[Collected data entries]

======

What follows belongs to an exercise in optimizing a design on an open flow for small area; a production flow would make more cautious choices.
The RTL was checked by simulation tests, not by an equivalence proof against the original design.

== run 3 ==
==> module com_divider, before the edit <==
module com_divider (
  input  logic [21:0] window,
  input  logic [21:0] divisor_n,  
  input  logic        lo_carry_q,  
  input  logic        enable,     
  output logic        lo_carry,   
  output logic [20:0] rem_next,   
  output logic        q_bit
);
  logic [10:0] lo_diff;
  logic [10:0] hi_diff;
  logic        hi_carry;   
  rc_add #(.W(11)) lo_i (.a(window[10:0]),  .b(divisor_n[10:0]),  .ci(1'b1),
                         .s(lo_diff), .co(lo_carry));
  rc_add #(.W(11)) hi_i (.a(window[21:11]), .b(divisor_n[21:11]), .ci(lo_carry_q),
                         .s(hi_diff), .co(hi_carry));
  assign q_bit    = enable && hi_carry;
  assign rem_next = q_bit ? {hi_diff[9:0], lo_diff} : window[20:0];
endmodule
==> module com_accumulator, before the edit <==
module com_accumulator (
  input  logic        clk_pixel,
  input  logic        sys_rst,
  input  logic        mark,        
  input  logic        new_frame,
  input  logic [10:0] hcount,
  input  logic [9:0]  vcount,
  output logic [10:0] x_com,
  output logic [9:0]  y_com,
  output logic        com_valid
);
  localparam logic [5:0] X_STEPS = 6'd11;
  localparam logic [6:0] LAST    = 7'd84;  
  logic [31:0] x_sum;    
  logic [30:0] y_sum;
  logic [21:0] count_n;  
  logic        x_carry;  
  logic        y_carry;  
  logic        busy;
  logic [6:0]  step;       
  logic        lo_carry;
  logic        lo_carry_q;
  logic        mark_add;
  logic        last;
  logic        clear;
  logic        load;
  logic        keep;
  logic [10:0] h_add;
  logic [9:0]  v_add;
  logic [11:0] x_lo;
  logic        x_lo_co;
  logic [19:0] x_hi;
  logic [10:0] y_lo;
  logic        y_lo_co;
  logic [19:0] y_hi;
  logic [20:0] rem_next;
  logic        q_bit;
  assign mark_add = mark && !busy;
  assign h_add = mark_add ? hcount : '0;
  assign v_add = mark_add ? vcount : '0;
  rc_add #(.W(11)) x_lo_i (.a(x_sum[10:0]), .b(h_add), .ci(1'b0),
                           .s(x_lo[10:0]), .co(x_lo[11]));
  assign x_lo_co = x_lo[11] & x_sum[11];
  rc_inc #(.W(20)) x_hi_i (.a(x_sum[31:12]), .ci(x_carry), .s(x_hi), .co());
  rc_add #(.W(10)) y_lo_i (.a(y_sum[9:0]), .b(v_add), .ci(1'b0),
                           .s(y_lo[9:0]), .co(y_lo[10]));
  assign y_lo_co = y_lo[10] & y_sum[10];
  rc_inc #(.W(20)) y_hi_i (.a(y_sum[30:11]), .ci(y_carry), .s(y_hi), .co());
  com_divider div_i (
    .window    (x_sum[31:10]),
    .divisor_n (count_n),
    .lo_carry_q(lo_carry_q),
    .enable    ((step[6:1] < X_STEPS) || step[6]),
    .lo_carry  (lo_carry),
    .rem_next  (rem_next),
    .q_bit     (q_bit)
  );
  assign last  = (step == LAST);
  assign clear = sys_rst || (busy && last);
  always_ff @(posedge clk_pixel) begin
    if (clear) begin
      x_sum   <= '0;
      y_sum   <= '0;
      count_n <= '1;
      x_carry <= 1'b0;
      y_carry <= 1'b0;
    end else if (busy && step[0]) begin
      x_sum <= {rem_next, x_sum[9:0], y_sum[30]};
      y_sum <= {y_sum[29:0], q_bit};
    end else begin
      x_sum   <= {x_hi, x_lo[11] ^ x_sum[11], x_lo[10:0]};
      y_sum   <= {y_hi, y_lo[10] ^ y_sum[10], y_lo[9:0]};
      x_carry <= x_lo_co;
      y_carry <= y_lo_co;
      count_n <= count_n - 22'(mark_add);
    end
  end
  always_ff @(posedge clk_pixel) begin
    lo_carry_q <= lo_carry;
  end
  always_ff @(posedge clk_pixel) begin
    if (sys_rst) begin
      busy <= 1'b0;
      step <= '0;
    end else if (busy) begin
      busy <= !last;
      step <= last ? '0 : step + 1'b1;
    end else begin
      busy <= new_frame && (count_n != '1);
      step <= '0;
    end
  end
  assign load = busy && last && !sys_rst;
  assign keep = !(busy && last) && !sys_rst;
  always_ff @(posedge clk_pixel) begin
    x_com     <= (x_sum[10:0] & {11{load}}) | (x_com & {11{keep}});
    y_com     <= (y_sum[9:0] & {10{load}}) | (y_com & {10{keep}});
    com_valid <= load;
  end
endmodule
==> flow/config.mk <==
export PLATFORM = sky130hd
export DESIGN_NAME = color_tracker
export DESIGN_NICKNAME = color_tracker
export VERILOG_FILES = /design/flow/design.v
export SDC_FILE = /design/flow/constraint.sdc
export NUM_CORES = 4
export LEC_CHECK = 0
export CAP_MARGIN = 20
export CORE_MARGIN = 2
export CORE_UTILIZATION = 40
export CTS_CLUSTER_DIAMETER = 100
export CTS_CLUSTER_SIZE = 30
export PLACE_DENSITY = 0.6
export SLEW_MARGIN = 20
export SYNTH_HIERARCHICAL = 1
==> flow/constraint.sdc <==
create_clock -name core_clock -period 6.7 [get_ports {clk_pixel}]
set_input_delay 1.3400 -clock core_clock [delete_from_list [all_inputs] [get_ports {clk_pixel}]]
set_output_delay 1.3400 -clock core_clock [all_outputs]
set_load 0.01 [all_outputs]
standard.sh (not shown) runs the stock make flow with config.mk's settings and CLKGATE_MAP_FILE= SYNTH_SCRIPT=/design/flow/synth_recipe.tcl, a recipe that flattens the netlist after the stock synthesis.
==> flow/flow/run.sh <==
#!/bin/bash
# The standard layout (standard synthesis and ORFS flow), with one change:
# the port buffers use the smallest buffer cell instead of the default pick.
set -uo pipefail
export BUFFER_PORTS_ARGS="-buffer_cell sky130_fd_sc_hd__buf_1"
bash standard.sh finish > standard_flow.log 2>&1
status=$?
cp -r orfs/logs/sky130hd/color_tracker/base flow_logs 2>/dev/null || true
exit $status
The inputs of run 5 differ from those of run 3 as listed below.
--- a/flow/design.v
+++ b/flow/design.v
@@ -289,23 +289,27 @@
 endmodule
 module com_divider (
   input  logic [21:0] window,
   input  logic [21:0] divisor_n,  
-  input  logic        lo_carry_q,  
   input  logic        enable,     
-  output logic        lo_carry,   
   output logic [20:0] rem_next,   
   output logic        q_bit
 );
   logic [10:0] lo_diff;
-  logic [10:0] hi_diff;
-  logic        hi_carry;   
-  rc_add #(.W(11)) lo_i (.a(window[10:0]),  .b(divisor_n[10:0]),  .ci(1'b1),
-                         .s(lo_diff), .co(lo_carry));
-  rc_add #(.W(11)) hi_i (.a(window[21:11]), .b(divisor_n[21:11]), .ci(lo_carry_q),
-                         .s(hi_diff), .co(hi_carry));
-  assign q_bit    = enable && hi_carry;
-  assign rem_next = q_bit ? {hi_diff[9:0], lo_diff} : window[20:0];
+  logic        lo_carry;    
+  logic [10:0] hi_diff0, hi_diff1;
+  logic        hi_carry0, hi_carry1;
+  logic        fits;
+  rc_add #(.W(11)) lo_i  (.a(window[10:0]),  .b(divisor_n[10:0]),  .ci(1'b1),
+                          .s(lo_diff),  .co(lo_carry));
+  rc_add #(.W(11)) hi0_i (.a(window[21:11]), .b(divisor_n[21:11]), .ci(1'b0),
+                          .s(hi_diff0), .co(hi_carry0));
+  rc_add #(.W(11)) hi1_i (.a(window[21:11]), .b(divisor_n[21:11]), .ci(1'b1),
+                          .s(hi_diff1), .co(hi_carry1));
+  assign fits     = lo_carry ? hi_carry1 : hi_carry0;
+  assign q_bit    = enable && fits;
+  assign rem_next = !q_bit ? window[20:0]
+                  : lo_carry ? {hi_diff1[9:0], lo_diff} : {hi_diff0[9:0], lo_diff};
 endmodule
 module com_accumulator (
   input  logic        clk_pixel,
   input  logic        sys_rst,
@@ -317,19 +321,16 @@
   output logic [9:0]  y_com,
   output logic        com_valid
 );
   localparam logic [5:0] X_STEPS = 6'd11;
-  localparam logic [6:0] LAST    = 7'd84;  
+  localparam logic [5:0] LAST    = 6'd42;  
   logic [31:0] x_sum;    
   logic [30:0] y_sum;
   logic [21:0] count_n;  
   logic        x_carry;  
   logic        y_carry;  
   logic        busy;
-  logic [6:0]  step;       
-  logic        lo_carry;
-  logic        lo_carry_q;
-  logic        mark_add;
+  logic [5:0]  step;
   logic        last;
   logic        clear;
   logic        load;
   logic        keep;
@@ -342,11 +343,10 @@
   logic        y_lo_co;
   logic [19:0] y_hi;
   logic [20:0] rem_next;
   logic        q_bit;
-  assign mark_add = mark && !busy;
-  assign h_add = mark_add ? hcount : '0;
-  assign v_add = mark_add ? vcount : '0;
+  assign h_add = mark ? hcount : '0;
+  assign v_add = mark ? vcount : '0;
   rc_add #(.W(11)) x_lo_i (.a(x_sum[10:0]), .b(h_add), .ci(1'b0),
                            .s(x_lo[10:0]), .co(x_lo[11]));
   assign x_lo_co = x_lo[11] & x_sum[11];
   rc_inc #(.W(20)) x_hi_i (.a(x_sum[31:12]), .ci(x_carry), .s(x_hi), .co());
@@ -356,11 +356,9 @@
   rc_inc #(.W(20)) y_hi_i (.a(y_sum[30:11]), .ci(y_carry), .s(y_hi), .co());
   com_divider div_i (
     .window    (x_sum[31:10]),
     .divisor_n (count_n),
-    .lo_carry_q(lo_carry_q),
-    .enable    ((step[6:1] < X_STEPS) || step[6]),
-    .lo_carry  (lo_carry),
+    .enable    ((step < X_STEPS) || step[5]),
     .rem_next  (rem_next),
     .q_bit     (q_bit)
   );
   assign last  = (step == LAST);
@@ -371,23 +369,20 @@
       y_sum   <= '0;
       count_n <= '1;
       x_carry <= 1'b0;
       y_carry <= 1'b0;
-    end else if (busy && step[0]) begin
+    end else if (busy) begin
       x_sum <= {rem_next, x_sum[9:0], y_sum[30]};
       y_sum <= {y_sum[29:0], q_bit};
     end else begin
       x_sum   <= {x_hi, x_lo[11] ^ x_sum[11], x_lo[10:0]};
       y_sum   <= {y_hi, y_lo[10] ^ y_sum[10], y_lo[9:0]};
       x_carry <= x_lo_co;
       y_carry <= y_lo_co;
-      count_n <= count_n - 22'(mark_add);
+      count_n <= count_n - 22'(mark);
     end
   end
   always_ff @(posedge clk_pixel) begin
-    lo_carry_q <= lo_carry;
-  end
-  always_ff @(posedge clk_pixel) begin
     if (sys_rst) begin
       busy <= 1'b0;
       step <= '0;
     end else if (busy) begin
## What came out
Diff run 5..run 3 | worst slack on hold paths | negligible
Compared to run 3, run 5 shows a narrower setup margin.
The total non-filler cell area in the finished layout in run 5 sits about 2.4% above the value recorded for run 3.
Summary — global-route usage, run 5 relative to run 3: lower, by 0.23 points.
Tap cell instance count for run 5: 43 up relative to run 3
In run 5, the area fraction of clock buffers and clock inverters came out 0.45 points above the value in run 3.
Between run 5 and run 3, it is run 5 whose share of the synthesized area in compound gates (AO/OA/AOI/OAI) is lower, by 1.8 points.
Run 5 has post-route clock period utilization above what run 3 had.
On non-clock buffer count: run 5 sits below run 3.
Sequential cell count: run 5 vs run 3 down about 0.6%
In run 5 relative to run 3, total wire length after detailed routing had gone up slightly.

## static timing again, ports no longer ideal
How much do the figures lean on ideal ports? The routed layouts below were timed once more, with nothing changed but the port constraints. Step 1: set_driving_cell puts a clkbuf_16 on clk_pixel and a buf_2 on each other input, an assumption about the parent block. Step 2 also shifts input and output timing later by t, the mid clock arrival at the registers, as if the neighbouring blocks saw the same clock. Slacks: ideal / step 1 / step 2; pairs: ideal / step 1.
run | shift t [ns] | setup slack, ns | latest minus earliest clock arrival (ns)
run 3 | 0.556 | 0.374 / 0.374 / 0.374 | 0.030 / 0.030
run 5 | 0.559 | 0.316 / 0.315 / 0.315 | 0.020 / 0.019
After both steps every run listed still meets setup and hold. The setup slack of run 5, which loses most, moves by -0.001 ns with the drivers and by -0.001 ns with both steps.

======

**Task statement:**
Every line in the data above that contains "hcount" needs to be copied.

**Response:**
  input  logic [10:0] hcount,
  assign h_add = mark_add ? hcount : '0;
-  assign h_add = mark_add ? hcount : '0;
+  assign h_add = mark ? hcount : '0;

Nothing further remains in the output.